Off-by-One Index / Size Corruption

Pattern: Array index 0 maps to entries[-1], overlapping struct metadata (size field). Corrupted size → OOB read leaks canary/libc, then OOB write places ROP chain. See advanced.md.

Double win() Call

Pattern: win() checks if (attempts++ > 0) — needs two calls. Stack two return addresses: p64(win) + p64(win). See advanced.md.

Esoteric Language GOT Overwrite

Pattern: Brainfuck/Pikalang interpreter with unbounded tape = arbitrary read/write relative to buffer base. Move pointer to GOT, overwrite byte-by-byte with system(). See advanced.md.

DNS Record Buffer Overflow

Pattern: Many AAAA records overflow stack buffer in DNS response parser. Set up DNS server with excessive records, overwrite return address. See advanced.md.

ASAN Shadow Memory Exploitation

Pattern: Binary with AddressSanitizer has format string + OOB write. ASAN may use "fake stack" (50% chance). Leak PIE, detect real vs fake stack, calculate OOB write offset to overwrite return address. See advanced.md.

Format String with RWX .fini_array Hijack

Pattern (Encodinator): Base85-encoded input in RWX memory passed to printf(). Write shellcode to RWX region, overwrite .fini_array[0] via format string %hn writes. Use convergence loop for base85 argument numbering. See advanced.md.
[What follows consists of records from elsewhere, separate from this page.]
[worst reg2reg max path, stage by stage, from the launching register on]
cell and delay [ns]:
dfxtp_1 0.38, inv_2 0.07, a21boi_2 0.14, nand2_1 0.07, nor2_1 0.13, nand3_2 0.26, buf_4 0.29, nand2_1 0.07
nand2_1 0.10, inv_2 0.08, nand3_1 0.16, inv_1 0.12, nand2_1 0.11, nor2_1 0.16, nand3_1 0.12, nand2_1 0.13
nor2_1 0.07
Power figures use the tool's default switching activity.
## src/rtl/display_scan_mux.sv

```systemverilog
// Multiplexed seven-segment scanner: snapshots one of NSRC BCD sources per frame
// and drives one digit at a time, with per-source blink and leading-zero blanking.
module display_scan_mux #(
   parameter int DIGITS       = 4,
   parameter int NSRC         = 4,
   parameter int SEL_W        = 2,
   parameter int DIV          = 50000,
   parameter int BLINK_FRAMES = 64
) (
   input  logic                     clk,
   input  logic                     rst,
   input  logic [SEL_W-1:0]         sel,
   input  logic [NSRC*DIGITS*4-1:0] src_data,
   input  logic [NSRC-1:0]          blink_en,
   input  logic                     lz_blank,
   input  logic                     force_update,
   output logic [DIGITS*4-1:0]      data_shown,
   output logic [DIGITS-1:0]        digit_an,
   output logic [3:0]               digit_bcd,
   output logic                     digit_blank,
   output logic                     next_data
);

   localparam int DW    = DIGITS * 4;
   localparam int IDX_W = (DIGITS > 1) ? $clog2(DIGITS) : 1;
   localparam int PS_W  = $clog2(DIV);
   localparam int FC_W  = (BLINK_FRAMES > 1) ? $clog2(BLINK_FRAMES) : 1;

   logic [PS_W-1:0]  prescaler, prescaler_n;
   logic [IDX_W-1:0] idx, idx_n;
   logic [FC_W-1:0]  frame_cnt, frame_cnt_n;
   logic             blink_phase, blink_phase_n;
   logic [SEL_W-1:0] sel_q, sel_q_n;
   logic [DW-1:0]    data_n, src_sel;
   logic             tick, frame_end, load, frame_wrap;
   logic             blink_on, lz_hit;
   logic [DIGITS-1:0] an_n;
   logic [3:0]        bcd_n;

   assign tick      = (prescaler == PS_W'(DIV - 1));
   assign frame_end = tick && (idx == IDX_W'(DIGITS - 1));
   assign load      = force_update || frame_end;

   always_comb begin
      src_sel = '0;
      for (int unsigned k = 0; k < NSRC; k++)
         if (sel == SEL_W'(k)) src_sel = src_data[k*DW +: DW];
   end

   always_comb begin
      prescaler_n   = prescaler + 1'b1;
      idx_n         = idx;
      frame_cnt_n   = frame_cnt;
      frame_wrap    = 1'b0;
      if (force_update) begin
         prescaler_n = '0;
         idx_n       = '0;
      end else if (tick) begin
         prescaler_n = '0;
         idx_n       = frame_end ? '0 : idx + 1'b1;
         if (frame_end) begin
            frame_wrap  = (frame_cnt == FC_W'(BLINK_FRAMES - 1));
            frame_cnt_n = frame_wrap ? '0 : frame_cnt + 1'b1;
         end
      end
      blink_phase_n = blink_phase ^ frame_wrap;
      data_n        = load ? src_sel : data_shown;
      sel_q_n       = load ? sel : sel_q;
   end

   // Display outputs are derived from next-state values so a new idx and a
   // fresh snapshot become visible on the same edge.
   always_comb begin
      blink_on = 1'b0;
      for (int unsigned k = 0; k < NSRC; k++)
         if (sel_q_n == SEL_W'(k)) blink_on = blink_en[k] & blink_phase_n;
      lz_hit = lz_blank && (idx_n != '0);
      for (int unsigned i = 0; i < DIGITS; i++)
         if ((IDX_W'(i) >= idx_n) && (data_n[i*4 +: 4] != 4'd0)) lz_hit = 1'b0;
      an_n  = '0;
      bcd_n = '0;
      for (int unsigned i = 0; i < DIGITS; i++)
         if (idx_n == IDX_W'(i)) begin
            an_n[i] = 1'b1;
            bcd_n   = data_n[i*4 +: 4];
         end
   end

   always_ff @(posedge clk) begin
      if (rst) begin
         prescaler   <= '0;
         idx         <= '0;
         frame_cnt   <= '0;
         blink_phase <= 1'b0;
         sel_q       <= '0;
         data_shown  <= '0;
         digit_an    <= DIGITS'(1);
         digit_bcd   <= '0;
         digit_blank <= 1'b0;
         next_data   <= 1'b0;
      end else begin
         prescaler   <= prescaler_n;
         idx         <= idx_n;
         frame_cnt   <= frame_cnt_n;
         blink_phase <= blink_phase_n;
         sel_q       <= sel_q_n;
         data_shown  <= data_n;
         digit_an    <= an_n;
         digit_bcd   <= bcd_n;
         digit_blank <= blink_on | lz_hit;
         next_data   <= load;
      end
   end

endmodule

```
Custom Canary Preservation

Pattern: Buffer overflow must preserve known canary value. Write exact canary bytes at correct offset: b'A' * 64 + b'BIRD' + b'X'. See advanced.md.

MD5 Preimage Gadget Construction

Pattern (Hashchain): Brute-force MD5 preimages with eb 0c prefix (jmp +12) to skip middle bytes; bytes 14-15 become 2-byte i386 instructions. Build syscall chains from gadgets like 31c0 (xor eax), cd80 (int 0x80). See advanced.md for C code and v2 technique.

Python Sandbox Escape

AST bypass via f-strings, audit hook bypass with b'flag.txt' (bytes vs str), MRO-based __builtins__ recovery. See sandbox-escape.md.

VM GC-Triggered UAF (Slab Reuse)

Pattern: Custom VM with NEWBUF/SLICE/GC opcodes. Slicing creates shared slab reference; dropping+GC'ing slice frees slab while parent still holds it. Allocate function object to reuse slab, leak code pointer via UAF read, overwrite with win() address. See advanced.md.

VM Exploitation (Custom Bytecode)

Pattern: Custom VM with OOB read/write in syscalls. Leak PIE via XOR-encoded function pointer, overflow to rewrite pointer with win() ^ KEY. See sandbox-escape.md.

FUSE/CUSE Character Device Exploitation

Look for cuse_lowlevel_main() / fuse_main(), backdoor write handlers with command parsing. Exploit to chmod /etc/passwd then modify for root access. See sandbox-escape.md.

Busybox/Restricted Shell Escalation

Find writable paths via character devices, target /etc/passwd or /etc/sudoers, modify permissions then content. See sandbox-escape.md.

Shell Tricks

exec<&3;sh>&3 for fd redirection, $0 instead of sh, ls -la /proc/self/fd to find correct fd. See sandbox-escape.md.

Useful Commands

checksec, one_gadget, ropper, ROPgadget, seccomp-tools dump, strings libc | grep GLIBC. See rop-and-shellcode.md for full command list and pwntools template.